『とと姉ちゃん』心豊かな暮らしを
NHK朝の連続テレビ小説『とと姉ちゃん』が面白い。なんでも視聴率も記録更新しているらしい。たしかにここのところの展開はエキサイティングだ。
ドラマのモデルになっているのは、雑誌『暮らしの手帖』の創始者・大橋鎭子さん。この雑誌は、自分も幼少の頃祖母が愛読していた。当時、幼心に「なんだか昔っぽい雑誌だな〜」と思っていた。いまとなっては、時代が一周りして新しいデザインにみえる。
ホワイトスペースを贅沢にあしらった紙面レイアウトは、雑誌のコンセプトである「心豊かな生活」をそのまま表している。昔も今もまったくブレていない。しかしそれは頑固とは違う。人の本質は永遠に変わらないということ。むしろブレてコロコロ変わっているのは時代の流行の方だ。
ドラマの主人公・とと姉ちゃんは、どんなに悪環境に置かれても、前向きに乗り越えていき、周囲の人たちを味方にしてしまう。
とと姉ちゃんが最初に就職した先は、今で言うブラック企業。男女雇用均等法もない戦前、女性が働くだけで生意気とか言われてしまう。とても原始的な感じもするが、実情のブラック具合は現代とそれほど変わらない。

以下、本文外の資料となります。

### src/rtl/regfile_sb_bypass.sv
// Multi-read-port register file with same-cycle write bypass, pending-write scoreboard
// and a sequential clear engine that zeroes the array after reset or on request.
module regfile_sb_bypass #(
  parameter int unsigned XLEN   = 32,
  parameter int unsigned DEPTH  = 32,
  parameter int unsigned NUM_RD = 2,
  localparam int unsigned AW    = $clog2(DEPTH)
) (
  input  logic                     clk,
  input  logic                     rst,
  input  logic [NUM_RD-1:0]        rd_en,
  input  logic [NUM_RD*AW-1:0]     rd_addr,
  output logic [NUM_RD*XLEN-1:0]   rd_data,
  output logic [NUM_RD-1:0]        rd_pend,
  input  logic                     we,
  input  logic [AW-1:0]            wa,
  input  logic [XLEN-1:0]          wd,
  input  logic                     iss_v,
  input  logic [AW-1:0]            iss_addr,
  input  logic                     clr_req,
  output logic                     ready
);

  typedef enum logic {StClear, StIdle} state_e;

  state_e            state_q, state_d;
  logic [AW-1:0]     clr_ptr_q, clr_ptr_d;
  logic [DEPTH-1:0]  sb_q, sb_d;
  logic [XLEN-1:0]   mem_q [DEPTH];

  logic              mem_we;
  logic [AW-1:0]     mem_wa;
  logic [XLEN-1:0]   mem_wd;

  always_comb begin
    state_d   = state_q;
    clr_ptr_d = clr_ptr_q;
    sb_d      = sb_q;
    mem_we    = 1'b0;
    mem_wa    = wa;
    mem_wd    = wd;
    unique case (state_q)
      StClear: begin
        mem_we    = 1'b1;
        mem_wa    = clr_ptr_q;
        mem_wd    = '0;
        clr_ptr_d = clr_ptr_q + 1'b1;
        if (clr_ptr_q == AW'(DEPTH - 1)) begin
          state_d = StIdle;
        end
      end
      StIdle: begin
        // A clear request drops any writeback/issue presented alongside it.
        if (clr_req) begin
          state_d   = StClear;
          clr_ptr_d = '0;
          sb_d      = '0;
        end else begin
          if (we && (wa != '0)) begin
            mem_we   = 1'b1;
            sb_d[wa] = 1'b0;
          end
          // Issue applied after retire so a same-address issue wins.
          if (iss_v && (iss_addr != '0)) begin
            sb_d[iss_addr] = 1'b1;
          end
        end
      end
      default: state_d = StClear;
    endcase
    sb_d[0] = 1'b0;
  end

  always_ff @(posedge clk or negedge rst) begin
    if (!rst) begin
      state_q   <= StClear;
      clr_ptr_q <= '0;
      sb_q      <= '0;
    end else begin
      state_q   <= state_d;
      clr_ptr_q <= clr_ptr_d;
      sb_q      <= sb_d;
    end
  end

  // Array is not reset; the clear engine zeroes it before ready rises.
  always_ff @(posedge clk) begin
    if (mem_we) begin
      mem_q[mem_wa] <= mem_wd;
    end
  end

  assign ready = (state_q == StIdle);

  always_comb begin
    rd_data = '0;
    rd_pend = '0;
    for (int k = 0; k < int'(NUM_RD); k++) begin
      if (ready && rd_en[k] && (rd_addr[k*AW +: AW] != '0)) begin
        if (we && (wa == rd_addr[k*AW +: AW])) begin
          rd_data[k*XLEN +: XLEN] = wd;
          rd_pend[k]              = 1'b0;
        end else begin
          rd_data[k*XLEN +: XLEN] = mem_q[rd_addr[k*AW +: AW]];
          rd_pend[k]              = sb_q[rd_addr[k*AW +: AW]];
        end
      end
    end
  end

endmodule

### config.mk
export PLATFORM = sky130hd
export DESIGN_NAME = regfile_sb_bypass
export DESIGN_NICKNAME = d
export VERILOG_FILES = /design/src/rtl/regfile_sb_bypass.sv
export SDC_FILE = /design/constraint.sdc
export NUM_CORES = 1
export LEC_CHECK = 0
export BUFFER_PORTS_ARGS = -buffer_cell sky130_fd_sc_hd__buf_2
export CORE_MARGIN = 5
export CORE_UTILIZATION = 55
export CTS_CLUSTER_DIAMETER = 100
export DETAILED_ROUTE_END_ITERATION = 10
export GPL_TIMING_DRIVEN = 1
export PLACE_DENSITY = 0.84
export REMOVE_ABC_BUFFERS = 1
export SYNTH_ARGS = -nofsm -noshare
export SYNTH_HDL_FRONTEND = slang
export SYNTH_SLANG_ARGS = --single-unit
### constraint.sdc
create_clock -name clk -period 4.1 [get_ports clk]
set_input_delay 0.82 -clock clk [delete_from_list [all_inputs] [get_ports clk]]
set_output_delay 0.82 -clock clk [all_outputs]
set_load 0.05 [all_outputs]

戦争を迎え、戦後の物資のない世の中。生きていくのもやっとの頃。そのまっただ中で、豊かな生活をイメージしていくのは至難の技。そんなの夢物語だと諦めてしまえばそれきりだが、その夢を大切にしていけば、それはいつか実現していく。目指しているのは、人間らしい生き方。

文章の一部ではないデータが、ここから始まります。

**src/rtl/seg7_scan_mux.sv**
```systemverilog
// Multiplexed 7-segment scanner: one digit per SCAN_DIV-cycle slot,
// frame-aligned display updates with a load-anywhere pending register.
// Optional leading-zero blanking when SEG7_LZ_BLANK_EN is defined.
// Ports: clk, rst_n (async, active-low), enable, hex_mode, load,
//   value_in[4*NUM_DIGITS], dp_in[NUM_DIGITS] -> seg_out[7] {a..g},
//   dp_out, digit_sel[NUM_DIGITS] (all active-low), frame_done.
module seg7_scan_mux #(
  parameter int NUM_DIGITS = 4,
  parameter int SCAN_DIV   = 50000
) (
  input  logic                    clk,
  input  logic                    rst_n,
  input  logic                    enable,
  input  logic                    hex_mode,
  input  logic                    load,
  input  logic [4*NUM_DIGITS-1:0] value_in,
  input  logic [NUM_DIGITS-1:0]   dp_in,
  output logic [6:0]              seg_out,
  output logic                    dp_out,
  output logic [NUM_DIGITS-1:0]   digit_sel,
  output logic                    frame_done
);

  localparam int PW = (SCAN_DIV > 1) ? $clog2(SCAN_DIV) : 1;
  localparam int IW = (NUM_DIGITS > 1) ? $clog2(NUM_DIGITS) : 1;

  logic [PW-1:0]           presc;
  logic [IW-1:0]           idx;
  logic [4*NUM_DIGITS-1:0] pend_val;
  logic [NUM_DIGITS-1:0]   pend_dp;
  logic [4*NUM_DIGITS-1:0] disp_val;
  logic [NUM_DIGITS-1:0]   disp_dp;

  logic tick;
  logic last;
  logic wrap;

  assign tick = (presc == PW'(SCAN_DIV - 1));
  assign last = (idx == IW'(NUM_DIGITS - 1));
  assign wrap = enable & tick & last;

  function automatic logic [6:0] glyph(input logic [3:0] n);
    logic [6:0] g;
    unique case (n)
      4'h0: g = 7'h7E;
      4'h1: g = 7'h30;
      4'h2: g = 7'h6D;
      4'h3: g = 7'h79;
      4'h4: g = 7'h33;
      4'h5: g = 7'h5B;
      4'h6: g = 7'h5F;
      4'h7: g = 7'h70;
      4'h8: g = 7'h7F;
      4'h9: g = 7'h7B;
      4'hA: g = 7'h77;
      4'hB: g = 7'h1F;
      4'hC: g = 7'h4E;
      4'hD: g = 7'h3D;
      4'hE: g = 7'h4F;
      default: g = 7'h47;
    endcase
    return g;
  endfunction

  logic [NUM_DIGITS-1:0] lz;

`ifdef SEG7_LZ_BLANK_EN
  // lz[k]: nibble k and every nibble above it are zero
  always_comb begin
    logic zero_above;
    zero_above = 1'b1;
    lz = '0;
    for (int k = NUM_DIGITS - 1; k >= 1; k--) begin
      zero_above = zero_above & (disp_val[4*k +: 4] == 4'h0);
      lz[k] = zero_above;
    end
  end
`else
  assign lz = '0;
`endif

  logic [3:0]            cur_nib;
  logic                  cur_dp;
  logic                  cur_lz;
  logic [NUM_DIGITS-1:0] sel_n;

  always_comb begin
    cur_nib = 4'h0;
    cur_dp  = 1'b0;
    cur_lz  = 1'b0;
    sel_n   = '1;
    for (int k = 0; k < NUM_DIGITS; k++) begin
      if (idx == IW'(k)) begin
        cur_nib  = disp_val[4*k +: 4];
        cur_dp   = disp_dp[k];
        cur_lz   = lz[k];
        sel_n[k] = 1'b0;
      end
    end
  end

  logic blank;
  assign blank = cur_lz | (~hex_mode & (cur_nib > 4'd9));

  always_ff @(posedge clk or negedge rst_n) begin
    if (!rst_n) begin
      presc <= '0;
      idx   <= '0;
    end else if (!enable) begin
      presc <= '0;
      idx   <= '0;
    end else if (tick) begin
      presc <= '0;
      idx   <= last ? '0 : idx + IW'(1);
    end else begin
      presc <= presc + PW'(1);
    end
  end

  always_ff @(posedge clk or negedge rst_n) begin
    if (!rst_n) begin
      pend_val <= '0;
      pend_dp  <= '0;
    end else if (load) begin
      pend_val <= value_in;
      pend_dp  <= dp_in;
    end
  end

  // A same-edge load bypasses pending so it is not lost at the wrap
  always_ff @(posedge clk or negedge rst_n) begin
    if (!rst_n) begin
      disp_val <= '0;
      disp_dp  <= '0;
    end else if (!enable || wrap) begin
      disp_val <= load ? value_in : pend_val;
      disp_dp  <= load ? dp_in : pend_dp;
    end
  end

  always_ff @(posedge clk or negedge rst_n) begin
    if (!rst_n) begin
      seg_out    <= 7'h7F;
      dp_out     <= 1'b1;
      digit_sel  <= '1;
      frame_done <= 1'b0;
    end else begin
      frame_done <= wrap;
      if (enable) begin
        seg_out   <= blank ? 7'h7F : ~glyph(cur_nib);
        dp_out    <= ~cur_dp;
        digit_sel <= sel_n;
      end else begin
        seg_out   <= 7'h7F;
        dp_out    <= 1'b1;
        digit_sel <= '1;
      end
    end
  end

endmodule

```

『暮らしの手帖』が示している生活は、お金をかけた豊かさではない。いかに心が豊かに生きてゆけるかの提示。とてもクリエイティブだ。
バブル時代は、金をいかにかけるかが豊かかと思われていた。とても下品な考えだ。いまでもお金さえかければいいと考えている人も多いのも事実。
オシャレと話題のカフェへ出向いてみたら、混んでて落ちつかず、ただただ高いお茶代を払っただけなんてよくある。むしろ近所の公園のベンチで、水筒に入れてきたお茶を飲んだ方が幸せを感じたりもする。

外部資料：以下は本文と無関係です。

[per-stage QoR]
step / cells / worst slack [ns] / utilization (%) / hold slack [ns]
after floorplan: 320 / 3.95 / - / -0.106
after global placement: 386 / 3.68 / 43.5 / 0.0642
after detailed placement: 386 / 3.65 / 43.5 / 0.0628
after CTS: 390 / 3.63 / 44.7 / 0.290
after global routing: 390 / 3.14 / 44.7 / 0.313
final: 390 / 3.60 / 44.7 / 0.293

この不景気な現代、経済ばかりを追いかけるのはとてもダサい。これは人を蹴落としてでも自分だけは金持ちになりたいという利己的な思想。これからのオシャレさんは、いかにお金をかけずに、自分らしく心豊かに生きられるかにかかっている。そうなると物資がない戦後間もなくと現代は近い状況。
ドラマでも描かれていたが、オシャレと話題になると、それを模倣したニセモノが必ず登場してくる。技術的にマネをするのはいくらでもできる。いまさら手垢のついた内容を、いままでと同じ視点でコラージュして記事にしている雑誌なんて数多にある。
ホンモノは、もう次のステップに進んでいるはずだ。仮に同じ素材をあつかっていたとしても、切り口が新たになっている。もちろんそれで読者がついてゆけず失敗してしまうこともあるけれど。
情報を発信する者は、常にどんな人に届けたいか相手の姿をイメージしていなければならない。それは価値観の押し付けではなく、私の好きなものはあなたも好きかしら?と投げかける気持ち。発信者は会ったこともない誰かへ、常にラブレターを送っている。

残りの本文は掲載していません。